Single by The Veronicas

from the album Godzilla
- Released: 10 June 2016
- Genre: Dance-pop
- Length: 3:20
- Label: Sony Music
- Songwriters: Anthony Egizii; David Musumeci; Lisa Origliasso; Jessica Origliasso;
- Producer: DNA

The Veronicas singles chronology
| "Chains" (2015) | "In My Blood" (2016) | "On Your Side" (2016) |

= In My Blood (The Veronicas song) =

"In My Blood" is a song by Australian pop duo The Veronicas for their fourth studio album, Godzilla (2021). It was co-written by The Veronicas twins, Lisa Origliasso and Jessica Origliasso, along with Anthony Egizii and David Musumeci and produced by the latter two under the collective name DNA. The track was released on 10 June 2016 as the album's first single.

==Composition==
"In My Blood" was co-written by The Veronicas (Jessica Origliasso and Lisa Origliasso) along with Anthony Egizii and David Musumeci in Sydney. The duo have previously collaborated with the latter two on their 2014 single "You Ruin Me".

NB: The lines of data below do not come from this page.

==> src/rtl/iir_sched_pkg.sv <==
// Shared definitions for the IIR core scheduler: FSM encoding,
// coefficient register addresses and the default core latency.
package iir_sched_pkg;

    typedef enum logic [2:0] {
        ST_IDLE     = 3'd0,
        ST_CRST     = 3'd1,
        ST_LOAD     = 3'd2,
        ST_WAIT_IN  = 3'd3,
        ST_ISSUE    = 3'd4,
        ST_WAIT_LAT = 3'd5,
        ST_DRAIN    = 3'd6
    } state_t;

    localparam logic [2:0] ADDR_A1 = 3'd0;
    localparam logic [2:0] ADDR_A2 = 3'd1;
    localparam logic [2:0] ADDR_B0 = 3'd2;
    localparam logic [2:0] ADDR_B1 = 3'd3;
    localparam logic [2:0] ADDR_B2 = 3'd4;

    localparam int NUM_COEF     = 5;
    localparam int CORE_LAT_DEF = 8;

endpackage
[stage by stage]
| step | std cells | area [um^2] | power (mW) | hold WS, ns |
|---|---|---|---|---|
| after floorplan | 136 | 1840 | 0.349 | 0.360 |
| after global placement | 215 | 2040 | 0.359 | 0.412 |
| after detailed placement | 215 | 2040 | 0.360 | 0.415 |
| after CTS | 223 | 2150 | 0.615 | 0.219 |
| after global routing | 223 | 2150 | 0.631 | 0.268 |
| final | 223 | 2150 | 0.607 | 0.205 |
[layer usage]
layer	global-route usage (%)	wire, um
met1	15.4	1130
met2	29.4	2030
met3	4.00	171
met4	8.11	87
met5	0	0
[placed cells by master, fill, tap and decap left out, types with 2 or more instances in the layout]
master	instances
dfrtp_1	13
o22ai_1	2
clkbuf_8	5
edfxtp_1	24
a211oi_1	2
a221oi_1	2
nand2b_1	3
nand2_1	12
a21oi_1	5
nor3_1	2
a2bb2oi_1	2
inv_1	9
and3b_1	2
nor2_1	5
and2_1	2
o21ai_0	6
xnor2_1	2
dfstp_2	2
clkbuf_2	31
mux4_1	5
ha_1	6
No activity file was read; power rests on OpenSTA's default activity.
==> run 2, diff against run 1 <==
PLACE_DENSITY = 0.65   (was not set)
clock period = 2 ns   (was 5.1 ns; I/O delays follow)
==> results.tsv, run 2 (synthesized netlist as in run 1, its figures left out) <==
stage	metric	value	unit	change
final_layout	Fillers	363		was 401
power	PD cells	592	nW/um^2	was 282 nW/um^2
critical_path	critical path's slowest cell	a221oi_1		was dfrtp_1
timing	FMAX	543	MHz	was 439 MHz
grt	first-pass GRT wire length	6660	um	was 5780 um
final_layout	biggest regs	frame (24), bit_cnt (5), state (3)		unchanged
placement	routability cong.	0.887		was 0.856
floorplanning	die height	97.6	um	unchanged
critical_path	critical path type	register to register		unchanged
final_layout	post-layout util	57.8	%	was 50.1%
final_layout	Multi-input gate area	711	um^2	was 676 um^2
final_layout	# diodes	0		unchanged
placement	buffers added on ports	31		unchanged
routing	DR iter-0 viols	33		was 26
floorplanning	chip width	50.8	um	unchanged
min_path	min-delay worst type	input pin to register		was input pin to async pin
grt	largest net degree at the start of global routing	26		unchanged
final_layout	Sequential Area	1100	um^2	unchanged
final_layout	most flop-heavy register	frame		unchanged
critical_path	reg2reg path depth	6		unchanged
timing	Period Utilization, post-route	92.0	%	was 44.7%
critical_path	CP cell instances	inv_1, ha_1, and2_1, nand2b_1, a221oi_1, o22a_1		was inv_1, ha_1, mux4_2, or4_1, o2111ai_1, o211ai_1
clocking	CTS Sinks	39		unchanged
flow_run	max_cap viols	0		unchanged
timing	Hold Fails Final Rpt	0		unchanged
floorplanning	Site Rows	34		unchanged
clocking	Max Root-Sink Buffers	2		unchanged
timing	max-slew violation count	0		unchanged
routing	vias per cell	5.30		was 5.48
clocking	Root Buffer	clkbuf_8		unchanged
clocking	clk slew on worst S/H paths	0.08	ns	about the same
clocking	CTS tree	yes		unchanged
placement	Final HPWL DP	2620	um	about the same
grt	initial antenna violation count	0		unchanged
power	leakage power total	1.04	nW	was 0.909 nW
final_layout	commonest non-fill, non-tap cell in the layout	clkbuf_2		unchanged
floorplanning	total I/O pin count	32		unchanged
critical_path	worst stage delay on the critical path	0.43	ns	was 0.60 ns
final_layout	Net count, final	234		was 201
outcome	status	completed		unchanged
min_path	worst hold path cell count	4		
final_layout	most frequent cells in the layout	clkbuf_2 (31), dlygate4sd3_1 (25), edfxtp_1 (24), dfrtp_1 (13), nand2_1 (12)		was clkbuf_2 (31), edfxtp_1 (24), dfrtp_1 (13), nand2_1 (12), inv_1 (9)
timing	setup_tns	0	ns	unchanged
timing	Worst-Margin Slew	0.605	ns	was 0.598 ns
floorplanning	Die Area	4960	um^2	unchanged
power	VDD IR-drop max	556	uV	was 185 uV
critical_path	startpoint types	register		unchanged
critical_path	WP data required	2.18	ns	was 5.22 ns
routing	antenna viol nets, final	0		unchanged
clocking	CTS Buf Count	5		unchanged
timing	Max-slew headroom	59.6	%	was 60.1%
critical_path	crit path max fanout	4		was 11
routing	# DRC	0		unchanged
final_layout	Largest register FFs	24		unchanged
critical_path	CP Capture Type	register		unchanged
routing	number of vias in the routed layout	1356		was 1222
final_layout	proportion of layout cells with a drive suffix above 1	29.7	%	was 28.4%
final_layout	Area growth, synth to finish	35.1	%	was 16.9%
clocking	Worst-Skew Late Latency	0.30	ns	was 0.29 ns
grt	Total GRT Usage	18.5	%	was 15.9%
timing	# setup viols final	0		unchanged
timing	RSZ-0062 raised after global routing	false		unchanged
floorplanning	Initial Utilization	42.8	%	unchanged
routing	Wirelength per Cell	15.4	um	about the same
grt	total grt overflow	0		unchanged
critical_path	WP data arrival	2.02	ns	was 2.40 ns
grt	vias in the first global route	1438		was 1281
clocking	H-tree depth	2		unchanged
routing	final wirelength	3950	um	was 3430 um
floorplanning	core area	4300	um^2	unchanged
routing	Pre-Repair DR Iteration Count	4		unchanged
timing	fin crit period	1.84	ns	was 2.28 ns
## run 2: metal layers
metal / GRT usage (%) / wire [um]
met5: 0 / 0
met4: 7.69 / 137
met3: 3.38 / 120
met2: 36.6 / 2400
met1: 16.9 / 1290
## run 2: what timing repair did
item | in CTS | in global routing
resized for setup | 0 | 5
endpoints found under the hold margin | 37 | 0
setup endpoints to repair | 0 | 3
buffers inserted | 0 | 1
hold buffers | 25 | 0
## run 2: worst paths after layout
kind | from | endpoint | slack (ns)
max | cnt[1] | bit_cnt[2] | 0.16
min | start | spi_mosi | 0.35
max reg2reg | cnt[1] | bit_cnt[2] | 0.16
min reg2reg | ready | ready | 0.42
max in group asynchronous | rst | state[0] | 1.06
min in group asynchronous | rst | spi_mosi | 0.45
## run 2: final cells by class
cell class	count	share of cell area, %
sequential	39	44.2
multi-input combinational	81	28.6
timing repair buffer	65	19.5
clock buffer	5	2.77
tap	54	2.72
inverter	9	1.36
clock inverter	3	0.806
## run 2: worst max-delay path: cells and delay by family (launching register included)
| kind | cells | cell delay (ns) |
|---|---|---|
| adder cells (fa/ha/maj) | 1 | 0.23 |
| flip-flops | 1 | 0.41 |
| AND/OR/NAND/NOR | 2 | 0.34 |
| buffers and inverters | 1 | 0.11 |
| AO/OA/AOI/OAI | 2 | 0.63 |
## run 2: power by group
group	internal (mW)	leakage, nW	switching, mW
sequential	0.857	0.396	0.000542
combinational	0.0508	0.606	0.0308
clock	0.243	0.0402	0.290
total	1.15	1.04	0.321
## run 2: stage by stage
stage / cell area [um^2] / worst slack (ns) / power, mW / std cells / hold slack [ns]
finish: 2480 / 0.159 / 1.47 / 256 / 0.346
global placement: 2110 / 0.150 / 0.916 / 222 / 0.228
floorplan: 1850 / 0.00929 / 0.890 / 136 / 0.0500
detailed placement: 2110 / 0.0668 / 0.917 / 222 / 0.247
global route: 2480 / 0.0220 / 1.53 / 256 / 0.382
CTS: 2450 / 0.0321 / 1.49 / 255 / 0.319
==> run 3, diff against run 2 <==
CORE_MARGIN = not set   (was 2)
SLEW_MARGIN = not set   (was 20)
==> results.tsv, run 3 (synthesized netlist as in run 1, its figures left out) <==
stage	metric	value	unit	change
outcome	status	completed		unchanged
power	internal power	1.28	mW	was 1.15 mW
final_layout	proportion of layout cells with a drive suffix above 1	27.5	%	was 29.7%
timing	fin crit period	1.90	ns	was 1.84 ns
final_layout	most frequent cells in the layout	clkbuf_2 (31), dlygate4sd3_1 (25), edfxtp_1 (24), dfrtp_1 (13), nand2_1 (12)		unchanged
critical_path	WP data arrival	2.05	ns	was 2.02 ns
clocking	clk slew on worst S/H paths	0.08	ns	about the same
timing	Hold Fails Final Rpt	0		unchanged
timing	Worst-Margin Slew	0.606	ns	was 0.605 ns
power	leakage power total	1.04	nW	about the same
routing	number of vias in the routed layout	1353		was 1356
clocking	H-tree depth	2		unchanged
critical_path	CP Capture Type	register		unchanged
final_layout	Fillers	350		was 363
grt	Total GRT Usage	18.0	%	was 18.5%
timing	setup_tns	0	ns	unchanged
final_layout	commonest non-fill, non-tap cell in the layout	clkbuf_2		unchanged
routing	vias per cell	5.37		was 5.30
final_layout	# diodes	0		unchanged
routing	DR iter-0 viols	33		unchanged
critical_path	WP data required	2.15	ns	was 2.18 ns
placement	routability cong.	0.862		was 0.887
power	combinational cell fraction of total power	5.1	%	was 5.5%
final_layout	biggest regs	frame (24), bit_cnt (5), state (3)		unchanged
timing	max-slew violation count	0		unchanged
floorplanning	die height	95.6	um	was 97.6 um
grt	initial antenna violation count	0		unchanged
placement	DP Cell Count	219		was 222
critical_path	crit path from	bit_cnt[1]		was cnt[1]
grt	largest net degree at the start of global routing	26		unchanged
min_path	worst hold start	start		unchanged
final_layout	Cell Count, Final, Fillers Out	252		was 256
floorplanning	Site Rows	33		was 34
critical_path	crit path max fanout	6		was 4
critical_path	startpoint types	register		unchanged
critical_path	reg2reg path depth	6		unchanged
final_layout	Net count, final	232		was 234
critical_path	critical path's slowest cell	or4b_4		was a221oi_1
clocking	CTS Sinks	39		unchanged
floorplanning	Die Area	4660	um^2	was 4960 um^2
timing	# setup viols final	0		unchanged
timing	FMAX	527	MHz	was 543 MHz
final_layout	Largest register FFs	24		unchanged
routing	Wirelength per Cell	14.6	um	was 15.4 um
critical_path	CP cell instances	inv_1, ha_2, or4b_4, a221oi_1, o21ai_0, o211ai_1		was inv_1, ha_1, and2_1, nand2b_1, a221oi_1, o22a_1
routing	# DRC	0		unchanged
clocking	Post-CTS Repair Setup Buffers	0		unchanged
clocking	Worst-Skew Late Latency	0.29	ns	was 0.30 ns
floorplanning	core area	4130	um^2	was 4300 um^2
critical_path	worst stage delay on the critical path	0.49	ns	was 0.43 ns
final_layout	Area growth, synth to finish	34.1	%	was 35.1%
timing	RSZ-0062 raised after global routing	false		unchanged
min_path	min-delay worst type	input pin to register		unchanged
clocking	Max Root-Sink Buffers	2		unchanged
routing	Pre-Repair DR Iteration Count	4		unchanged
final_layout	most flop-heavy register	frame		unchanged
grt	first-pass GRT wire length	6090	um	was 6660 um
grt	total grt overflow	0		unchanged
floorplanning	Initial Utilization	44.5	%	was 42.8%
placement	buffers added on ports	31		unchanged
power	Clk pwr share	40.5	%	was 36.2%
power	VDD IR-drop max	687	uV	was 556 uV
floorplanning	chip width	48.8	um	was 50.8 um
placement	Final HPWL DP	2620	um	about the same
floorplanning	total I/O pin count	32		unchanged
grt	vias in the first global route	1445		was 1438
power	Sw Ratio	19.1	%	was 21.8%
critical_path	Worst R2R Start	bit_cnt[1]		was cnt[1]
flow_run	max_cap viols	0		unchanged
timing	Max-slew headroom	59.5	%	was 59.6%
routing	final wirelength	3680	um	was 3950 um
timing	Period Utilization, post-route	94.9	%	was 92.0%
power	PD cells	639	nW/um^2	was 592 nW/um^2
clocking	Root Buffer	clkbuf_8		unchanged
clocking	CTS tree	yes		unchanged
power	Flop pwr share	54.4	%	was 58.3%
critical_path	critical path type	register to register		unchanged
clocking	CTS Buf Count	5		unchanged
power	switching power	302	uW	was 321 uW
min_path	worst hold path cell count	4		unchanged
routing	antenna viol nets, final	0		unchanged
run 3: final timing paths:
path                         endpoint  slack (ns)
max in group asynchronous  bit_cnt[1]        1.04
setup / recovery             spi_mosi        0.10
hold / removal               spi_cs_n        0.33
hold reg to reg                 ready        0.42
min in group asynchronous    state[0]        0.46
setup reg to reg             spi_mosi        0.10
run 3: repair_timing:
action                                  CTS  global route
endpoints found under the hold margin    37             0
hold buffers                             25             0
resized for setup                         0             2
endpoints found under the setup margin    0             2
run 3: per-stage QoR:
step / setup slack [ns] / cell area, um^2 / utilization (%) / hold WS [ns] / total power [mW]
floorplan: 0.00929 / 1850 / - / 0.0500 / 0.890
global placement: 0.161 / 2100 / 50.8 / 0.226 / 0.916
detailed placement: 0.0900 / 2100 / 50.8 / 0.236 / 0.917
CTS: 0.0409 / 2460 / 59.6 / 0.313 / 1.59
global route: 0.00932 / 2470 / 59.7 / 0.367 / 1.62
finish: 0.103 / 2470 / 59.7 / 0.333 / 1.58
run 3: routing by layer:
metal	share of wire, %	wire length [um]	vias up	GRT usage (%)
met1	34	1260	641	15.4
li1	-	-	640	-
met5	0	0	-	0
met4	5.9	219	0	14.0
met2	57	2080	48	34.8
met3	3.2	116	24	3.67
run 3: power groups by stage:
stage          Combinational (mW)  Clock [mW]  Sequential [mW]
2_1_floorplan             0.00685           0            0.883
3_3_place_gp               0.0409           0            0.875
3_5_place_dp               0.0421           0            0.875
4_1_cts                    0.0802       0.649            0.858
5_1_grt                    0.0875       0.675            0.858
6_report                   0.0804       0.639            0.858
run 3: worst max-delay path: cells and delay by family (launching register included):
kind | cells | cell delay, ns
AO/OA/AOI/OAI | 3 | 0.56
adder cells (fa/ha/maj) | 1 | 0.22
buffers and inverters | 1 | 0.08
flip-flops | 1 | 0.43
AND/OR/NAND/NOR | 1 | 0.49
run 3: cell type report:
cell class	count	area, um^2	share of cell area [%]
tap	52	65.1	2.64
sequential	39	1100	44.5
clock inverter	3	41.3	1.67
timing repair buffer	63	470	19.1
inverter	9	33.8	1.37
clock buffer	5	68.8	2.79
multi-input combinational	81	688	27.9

The duo credit Kylie Minogue as an inspiration for the sound of the song. Speaking about the sound, Robbie Daw of Idolator compared the recording to other dance-pop tracks saying, "'In My Blood' is a dreamy foray into dance-pop territory that has shades of Kylie Minogue, Robyn and even Texas." In the chorus the duo sing "we don’t have to wait all night to know if this is really love. We don’t have to wait all night ‘cause I can feel you in my blood," with a throbbing bass line that transitions into the hook with a robotic drop.

==Artwork and release==
On 2 June 2016 The Veronicas announced the release of their new single, "In My Blood", by posting the official artwork on their Twitter account. The visual features The Veronicas standing side by side, completely naked and covered from neck to toes in glittery magenta body paint with palm trees in the background. The artwork was shot in Los Angeles by Sasha Samsonova whom the twins came across on Instagram. The Veronicas cited Mystique, the human anatomy and aliens as inspirations for the cover.

==Reception==
Joey Nolfi of Entertainment Weekly said "In My Blood" had a similar vibe to their 2012 single "Lolita". He described the track as, "a subtle banger prime for the summer season, with crystalline electronic production (and bongos!) accompanying a killer hook." Mike Wass of Idolator called it "one of their best singles to date."

===Accolades===
"In My Blood" received three ARIA Music Awards nominations in 2016 for Best Group, Best Pop Release and Song of the Year.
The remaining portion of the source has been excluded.